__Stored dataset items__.
Start of Block

===== config.mk =====
export PLATFORM = sky130hd
export DESIGN_NAME = mby_egr_mc_table_arb_flat
export DESIGN_NICKNAME = d
export VERILOG_FILES = /design/src/rtl/mby_egr_mc_table_arb_if.sv /design/src/rtl/mby_egr_mc_table_arb.sv /design/src/flat_wrapper.sv
export SDC_FILE = /design/constraint.sdc
export NUM_CORES = 1
export LEC_CHECK = 0
export CAP_MARGIN = 20
export CORE_ASPECT_RATIO = 0.6
export CORE_UTILIZATION = 55
export CTS_CLUSTER_SIZE = 30
export DETAILED_ROUTE_END_ITERATION = 12
export PLACE_DENSITY = 0.79
export SYNTH_ARGS = -nofsm -noshare
export SYNTH_HDL_FRONTEND = slang
export SYNTH_SLANG_ARGS = --single-unit

===== constraint.sdc =====
create_clock -name cclk -period 3 [get_ports cclk]
set_clock_uncertainty 0.1 [all_clocks]
set_input_delay 0.6 -clock cclk [delete_from_list [all_inputs] [get_ports cclk]]
set_output_delay 0.6 -clock cclk [all_outputs]
set_load 0.01 [all_outputs]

End of Block

__WORK TO COMPLETE__. Would you retype the lines of the data above, from the one holding "export SDC_FILE = /design/constraint.sdc" through its final line, exactly and without adding any other line?

__TASK ANSWER__.
export SDC_FILE = /design/constraint.sdc
export NUM_CORES = 1
export LEC_CHECK = 0
export CAP_MARGIN = 20
export CORE_ASPECT_RATIO = 0.6
export CORE_UTILIZATION = 55
export CTS_CLUSTER_SIZE = 30
export DETAILED_ROUTE_END_ITERATION = 12
export PLACE_DENSITY = 0.79
export SYNTH_ARGS = -nofsm -noshare
export SYNTH_HDL_FRONTEND = slang
export SYNTH_SLANG_ARGS = --single-unit

===== constraint.sdc =====
create_clock -name cclk -period 3 [get_ports cclk]
set_clock_uncertainty 0.1 [all_clocks]
set_input_delay 0.6 -clock cclk [delete_from_list [all_inputs] [get_ports cclk]]
set_output_delay 0.6 -clock cclk [all_outputs]
set_load 0.01 [all_outputs]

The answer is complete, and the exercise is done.